`src/dtc_pkg.sv`:
```
// Constants, types and register map of the dual timer/counter block
package dtc_pkg;

  ////////////////////////////////////////////////////////////////////////////
  // Register offsets
  localparam logic [7:0] ADDR_RUN_FLAG_CTRL = 8'h88;
  localparam logic [7:0] ADDR_MODE_CFG = 8'h89;
  localparam logic [7:0] ADDR_A_COUNT_LOW = 8'h8a;
  localparam logic [7:0] ADDR_B_COUNT_LOW = 8'h8b;
  localparam logic [7:0] ADDR_A_COUNT_HIGH = 8'h8c;
  localparam logic [7:0] ADDR_B_COUNT_HIGH = 8'h8d;
  localparam logic [7:0] ADDR_CLK_CFG = 8'h8e;

  ////////////////////////////////////////////////////////////////////////////
  // Field positions
  localparam int BIT_B_OVERFLOW = 7;
  localparam int BIT_B_RUN = 6;
  localparam int BIT_A_OVERFLOW = 5;
  localparam int BIT_A_RUN = 4;
  localparam int BIT_EXT_B_FLAG = 3;
  localparam int BIT_EXT_B_EDGE = 2;
  localparam int BIT_EXT_A_FLAG = 1;
  localparam int BIT_EXT_A_EDGE = 0;
  localparam int MODE_B_BASE = 4;
  localparam int MODE_A_BASE = 0;
  localparam int FLD_GATE = 3;
  localparam int FLD_COUNTER_SEL = 2;
  localparam int FLD_MODE_HIGH = 1;
  localparam int FLD_MODE_LOW = 0;
  localparam int BIT_B_FAST_CLOCK = 4;
  localparam int BIT_A_FAST_CLOCK = 3;
  localparam logic [7:0] CLK_CFG_MASK = 8'h3f;

  ////////////////////////////////////////////////////////////////////////////
  // Values after reset
  localparam logic [7:0] RST_RUN_FLAG = 8'h00;
  localparam logic [7:0] RST_MODE_CFG = 8'h00;
  localparam logic [7:0] RST_COUNT = 8'h00;
  localparam logic [7:0] RST_CLK_CFG = 8'h01;
  localparam logic [3:0] RST_PIN_IDLE = 4'hf;

  ////////////////////////////////////////////////////////////////////////////
  // Cycle counts
  localparam int DIV_SLOW = 12;
  localparam int DIV_FAST = 4;
  localparam logic [3:0] PRESC_LAST = 4'(DIV_SLOW - 1);
  localparam logic [1:0] FAST_LAST = 2'(DIV_FAST - 1);
  localparam logic [4:0] PRESC13_LAST = 5'h1f;

  ////////////////////////////////////////////////////////////////////////////
  // Types
  typedef enum logic [1:0] {
    MODE_PRESC13 = 2'h0,
    MODE_16BIT = 2'h1,
    MODE_RELOAD = 2'h2,
    MODE_SPLIT = 2'h3
  } dtc_mode_e;

  typedef struct packed {
    logic [7:0] addr;
    logic wr;
    logic rd;
    logic [7:0] wdata;
  } dtc_sfr_req_s;

  typedef struct packed {
    logic timer_a;
    logic timer_b;
    logic ext_a;
    logic ext_b;
  } dtc_svc_s;

endpackage

```
`src/dtc_timer_core.sv`:
```
// One timer count pair with its four operating modes
`timescale 1ns/10ps
`default_nettype none
module dtc_timer_core (
  // Clock and reset
  input wire logic clk,
  input wire logic rst,
  // Mode and count events
  input wire dtc_pkg::dtc_mode_e mode,
  input wire logic split_en,
  input wire logic tick_low,
  input wire logic tick_high,
  // Software writes
  input wire logic wr_low,
  input wire logic wr_high,
  input wire logic [7:0] wdata,
  // Count and overflow
  output logic [7:0] cnt_low,
  output logic [7:0] cnt_high,
  output logic ovf,
  output logic ovf_high
);

  logic [7:0] low_reg;
  logic [7:0] high_reg;
  logic [7:0] low_next;
  logic [7:0] high_next;

  ////////////////////////////////////////////////////////////////////////////
  // Next count
  always_comb begin
    low_next = low_reg;
    high_next = high_reg;
    ovf = 1'b0;
    ovf_high = 1'b0;
    case (mode)
      dtc_pkg::MODE_PRESC13: begin
        if (tick_low) begin
          low_next = {low_reg[7:5], 5'(low_reg[4:0] + 5'h1)};
          if (low_reg[4:0] == dtc_pkg::PRESC13_LAST) begin
            high_next = 8'(high_reg + 8'h1);
            ovf = (high_reg == 8'hff);
          end
        end
      end
      dtc_pkg::MODE_16BIT: begin
        if (tick_low) begin
          {high_next, low_next} = 16'({high_reg, low_reg} + 16'h1);
          ovf = &{high_reg, low_reg};
        end
      end
      dtc_pkg::MODE_RELOAD: begin
        if (tick_low) begin
          if (low_reg == 8'hff) begin
            low_next = high_reg;
            ovf = 1'b1;
          end else begin
            low_next = 8'(low_reg + 8'h1);
          end
        end
      end
      dtc_pkg::MODE_SPLIT: begin
        if (split_en && tick_low) begin
          low_next = 8'(low_reg + 8'h1);
          ovf = (low_reg == 8'hff);
        end
        if (split_en && tick_high) begin
          high_next = 8'(high_reg + 8'h1);
          ovf_high = (high_reg == 8'hff);
        end
      end
      default: begin
      end
    endcase
    if (wr_low) begin
      low_next = wdata;
    end
    if (wr_high) begin
      high_next = wdata;
    end
  end

  always_ff @(posedge clk) begin
    if (rst) begin
      low_reg <= dtc_pkg::RST_COUNT;
      high_reg <= dtc_pkg::RST_COUNT;
    end else begin
      low_reg <= low_next;
      high_reg <= high_next;
    end
  end

  assign cnt_low = low_reg;
  assign cnt_high = high_reg;

endmodule
`default_nettype wire

```
`src/dtc_timer_top.sv`:
```
// Dual timer/counter with gating, clock select and external pin flags
`timescale 1ns/10ps
`default_nettype none
module dtc_timer_top (
  // Clock and reset
  input wire logic REF_CLK,
  input wire logic RESET,
  // Special function register port
  input wire dtc_pkg::dtc_sfr_req_s SFR_REQ,
  output logic [7:0] SFR_RDATA,
  output logic SFR_HIT,
  // Service entry from the core
  input wire dtc_pkg::dtc_svc_s SVC_ACK,
  // Device pins
  input wire logic TIMER_A_COUNT_PIN,
  input wire logic TIMER_B_COUNT_PIN,
  input wire logic EXT_IRQ_A_PIN,
  input wire logic EXT_IRQ_B_PIN,
  // Flags to the interrupt logic
  output logic TIMER_A_OVERFLOW_FLAG,
  output logic TIMER_B_OVERFLOW_FLAG,
  output logic EXT_IRQ_A_FLAG,
  output logic EXT_IRQ_B_FLAG
);

  logic [3:0] sync1_reg;
  logic [3:0] sync2_reg;
  logic [3:0] last_reg;
  logic [3:0] fall;
  logic [3:0] presc_reg;
  logic tick12;
  logic tick4;
  logic [7:0] mode_reg;
  logic [7:0] clk_cfg_reg;
  logic run_a_reg, run_b_reg, ovf_a_reg, ovf_b_reg;
  logic ext_a_reg, ext_b_reg, edge_a_reg, edge_b_reg;
  logic [7:0] rdata_reg;
  logic hit_reg;
  logic wr_ctrl, wr_a_low, wr_a_high, wr_b_low, wr_b_high;
  logic [7:0] wd;
  dtc_pkg::dtc_mode_e mode_a, mode_b;
  logic gate_a, gate_b, ct_a, ct_b, fast_a, fast_b;
  logic tick_a, tick_b, evt_a, evt_b, split_tick;
  logic ovf_a_evt, ovf_b_evt, core_b_ovf, core_a_ovf_high;
  logic [7:0] a_low, a_high, b_low, b_high;
  logic [15:0] cnt_a, cnt_b;

  ////////////////////////////////////////////////////////////////////////////
  // Pin synchronisers; bit order is count A, count B, irq A, irq B
  always_ff @(posedge REF_CLK) begin
    if (RESET) begin
      sync1_reg <= dtc_pkg::RST_PIN_IDLE;
      sync2_reg <= dtc_pkg::RST_PIN_IDLE;
      last_reg <= dtc_pkg::RST_PIN_IDLE;
    end else begin
      sync1_reg <= {EXT_IRQ_B_PIN, EXT_IRQ_A_PIN, TIMER_B_COUNT_PIN, TIMER_A_COUNT_PIN};
      sync2_reg <= sync1_reg;
      last_reg <= sync2_reg;
    end
  end

  assign fall = last_reg & ~sync2_reg;

  ////////////////////////////////////////////////////////////////////////////
  // Internal tick prescaler
  always_ff @(posedge REF_CLK) begin
    if (RESET) begin
      presc_reg <= 4'h0;
    end else if (presc_reg == dtc_pkg::PRESC_LAST) begin
      presc_reg <= 4'h0;
    end else begin
      presc_reg <= 4'(presc_reg + 4'h1);
    end
  end

  assign tick12 = (presc_reg == dtc_pkg::PRESC_LAST);
  assign tick4 = (presc_reg[1:0] == dtc_pkg::FAST_LAST);

  ////////////////////////////////////////////////////////////////////////////
  // Register writes
  assign wd = SFR_REQ.wdata;
  assign wr_ctrl = SFR_REQ.wr && (SFR_REQ.addr == dtc_pkg::ADDR_RUN_FLAG_CTRL);
  assign wr_a_low = SFR_REQ.wr && (SFR_REQ.addr == dtc_pkg::ADDR_A_COUNT_LOW);
  assign wr_a_high = SFR_REQ.wr && (SFR_REQ.addr == dtc_pkg::ADDR_A_COUNT_HIGH);
  assign wr_b_low = SFR_REQ.wr && (SFR_REQ.addr == dtc_pkg::ADDR_B_COUNT_LOW);
  assign wr_b_high = SFR_REQ.wr && (SFR_REQ.addr == dtc_pkg::ADDR_B_COUNT_HIGH);

  always_ff @(posedge REF_CLK) begin
    if (RESET) begin
      mode_reg <= dtc_pkg::RST_MODE_CFG;
      clk_cfg_reg <= dtc_pkg::RST_CLK_CFG;
    end else begin
      if (SFR_REQ.wr && (SFR_REQ.addr == dtc_pkg::ADDR_MODE_CFG)) begin
        mode_reg <= wd;
      end
      if (SFR_REQ.wr && (SFR_REQ.addr == dtc_pkg::ADDR_CLK_CFG)) begin
        clk_cfg_reg <= wd & dtc_pkg::CLK_CFG_MASK;
      end
    end
  end

  always_ff @(posedge REF_CLK) begin
    if (RESET) begin
      run_a_reg <= dtc_pkg::RST_RUN_FLAG[dtc_pkg::BIT_A_RUN];
      run_b_reg <= dtc_pkg::RST_RUN_FLAG[dtc_pkg::BIT_B_RUN];
      edge_a_reg <= dtc_pkg::RST_RUN_FLAG[dtc_pkg::BIT_EXT_A_EDGE];
      edge_b_reg <= dtc_pkg::RST_RUN_FLAG[dtc_pkg::BIT_EXT_B_EDGE];
    end else if (wr_ctrl) begin
      run_a_reg <= wd[dtc_pkg::BIT_A_RUN];
      run_b_reg <= wd[dtc_pkg::BIT_B_RUN];
      edge_a_reg <= wd[dtc_pkg::BIT_EXT_A_EDGE];
      edge_b_reg <= wd[dtc_pkg::BIT_EXT_B_EDGE];
    end
  end

  ////////////////////////////////////////////////////////////////////////////
  // Mode fields and count events
  assign mode_a = dtc_pkg::dtc_mode_e'(mode_reg[dtc_pkg::MODE_A_BASE +: 2]);
  assign mode_b = dtc_pkg::dtc_mode_e'(mode_reg[dtc_pkg::MODE_B_BASE +: 2]);
  assign gate_a = mode_reg[dtc_pkg::MODE_A_BASE + dtc_pkg::FLD_GATE];
  assign gate_b = mode_reg[dtc_pkg::MODE_B_BASE + dtc_pkg::FLD_GATE];
  assign ct_a = mode_reg[dtc_pkg::MODE_A_BASE + dtc_pkg::FLD_COUNTER_SEL];
  assign ct_b = mode_reg[dtc_pkg::MODE_B_BASE + dtc_pkg::FLD_COUNTER_SEL];
  assign fast_a = clk_cfg_reg[dtc_pkg::BIT_A_FAST_CLOCK];
  assign fast_b = clk_cfg_reg[dtc_pkg::BIT_B_FAST_CLOCK];

  assign tick_a = fast_a ? tick4 : tick12;
  assign tick_b = fast_b ? tick4 : tick12;
  assign evt_a = run_a_reg && (!gate_a || sync2_reg[2]) && (ct_a ? fall[0] : tick_a);
  assign evt_b = run_b_reg && (!gate_b || sync2_reg[3]) && (ct_b ? fall[1] : tick_b);
  assign split_tick = run_b_reg && tick_a;

  ////////////////////////////////////////////////////////////////////////////
  // Count pairs
  dtc_timer_core u_timer_a (
    .clk(REF_CLK),
    .rst(RESET),
    .mode(mode_a),
    .split_en(1'b1),
    .tick_low(evt_a),
    .tick_high(split_tick),
    .wr_low(wr_a_low),
    .wr_high(wr_a_high),
    .wdata(wd),
    .cnt_low(a_low),
    .cnt_high(a_high),
    .ovf(ovf_a_evt),
    .ovf_high(core_a_ovf_high)
  );

  dtc_timer_core u_timer_b (
    .clk(REF_CLK),
    .rst(RESET),
    .mode(mode_b),
    .split_en(1'b0),
    .tick_low(evt_b),
    .tick_high(1'b0),
    .wr_low(wr_b_low),
    .wr_high(wr_b_high),
    .wdata(wd),
    .cnt_low(b_low),
    .cnt_high(b_high),
    .ovf(core_b_ovf),
    .ovf_high()
  );

  assign cnt_a = {a_high, a_low};
  assign cnt_b = {b_high, b_low};
  assign ovf_b_evt = (mode_a == dtc_pkg::MODE_SPLIT) ? core_a_ovf_high : core_b_ovf;

  ////////////////////////////////////////////////////////////////////////////
  // Overflow and external flags; a hardware set wins over any clear
  always_ff @(posedge REF_CLK) begin
    if (RESET) begin
      ovf_a_reg <= dtc_pkg::RST_RUN_FLAG[dtc_pkg::BIT_A_OVERFLOW];
      ovf_b_reg <= dtc_pkg::RST_RUN_FLAG[dtc_pkg::BIT_B_OVERFLOW];
    end else begin
      ovf_a_reg <= ovf_a_evt ||
        (wr_ctrl ? wd[dtc_pkg::BIT_A_OVERFLOW] : (ovf_a_reg && !SVC_ACK.timer_a));
      ovf_b_reg <= ovf_b_evt ||
        (wr_ctrl ? wd[dtc_pkg::BIT_B_OVERFLOW] : (ovf_b_reg && !SVC_ACK.timer_b));
    end
  end

  always_ff @(posedge REF_CLK) begin
    if (RESET) begin
      ext_a_reg <= dtc_pkg::RST_RUN_FLAG[dtc_pkg::BIT_EXT_A_FLAG];
      ext_b_reg <= dtc_pkg::RST_RUN_FLAG[dtc_pkg::BIT_EXT_B_FLAG];
    end else begin
      if (edge_a_reg) begin
        ext_a_reg <= fall[2] ||
          (wr_ctrl ? wd[dtc_pkg::BIT_EXT_A_FLAG] : (ext_a_reg && !SVC_ACK.ext_a));
      end else begin
        ext_a_reg <= !sync2_reg[2];
      end
      if (edge_b_reg) begin
        ext_b_reg <= fall[3] ||
          (wr_ctrl ? wd[dtc_pkg::BIT_EXT_B_FLAG] : (ext_b_reg && !SVC_ACK.ext_b));
      end else begin
        ext_b_reg <= !sync2_reg[3];
      end
    end
  end

  ////////////////////////////////////////////////////////////////////////////
  // Register reads, one cycle after the strobe
  always_ff @(posedge REF_CLK) begin
    if (RESET) begin
      rdata_reg <= 8'h00;
      hit_reg <= 1'b0;
    end else begin
      hit_reg <= (SFR_REQ.rd || SFR_REQ.wr) &&
        (SFR_REQ.addr >= dtc_pkg::ADDR_RUN_FLAG_CTRL) && (SFR_REQ.addr <= dtc_pkg::ADDR_CLK_CFG);
      if (SFR_REQ.rd) begin
        case (SFR_REQ.addr)
          dtc_pkg::ADDR_RUN_FLAG_CTRL: rdata_reg <= {ovf_b_reg, run_b_reg, ovf_a_reg, run_a_reg,
            ext_b_reg, edge_b_reg, ext_a_reg, edge_a_reg};
          dtc_pkg::ADDR_MODE_CFG: rdata_reg <= mode_reg;
          dtc_pkg::ADDR_A_COUNT_LOW: rdata_reg <= a_low;
          dtc_pkg::ADDR_B_COUNT_LOW: rdata_reg <= b_low;
          dtc_pkg::ADDR_A_COUNT_HIGH: rdata_reg <= a_high;
          dtc_pkg::ADDR_B_COUNT_HIGH: rdata_reg <= b_high;
          dtc_pkg::ADDR_CLK_CFG: rdata_reg <= clk_cfg_reg;
          default: rdata_reg <= 8'h00;
        endcase
      end
    end
  end

  assign SFR_RDATA = rdata_reg;
  assign SFR_HIT = hit_reg;
  assign TIMER_A_OVERFLOW_FLAG = ovf_a_reg;
  assign TIMER_B_OVERFLOW_FLAG = ovf_b_reg;
  assign EXT_IRQ_A_FLAG = ext_a_reg;
  assign EXT_IRQ_B_FLAG = ext_b_reg;
endmodule
`default_nettype wire

```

EXERCISE: Copy each line holding "events" from the material above.

WRITTEN RESPONSE:
  // Mode and count events
  // Mode fields and count events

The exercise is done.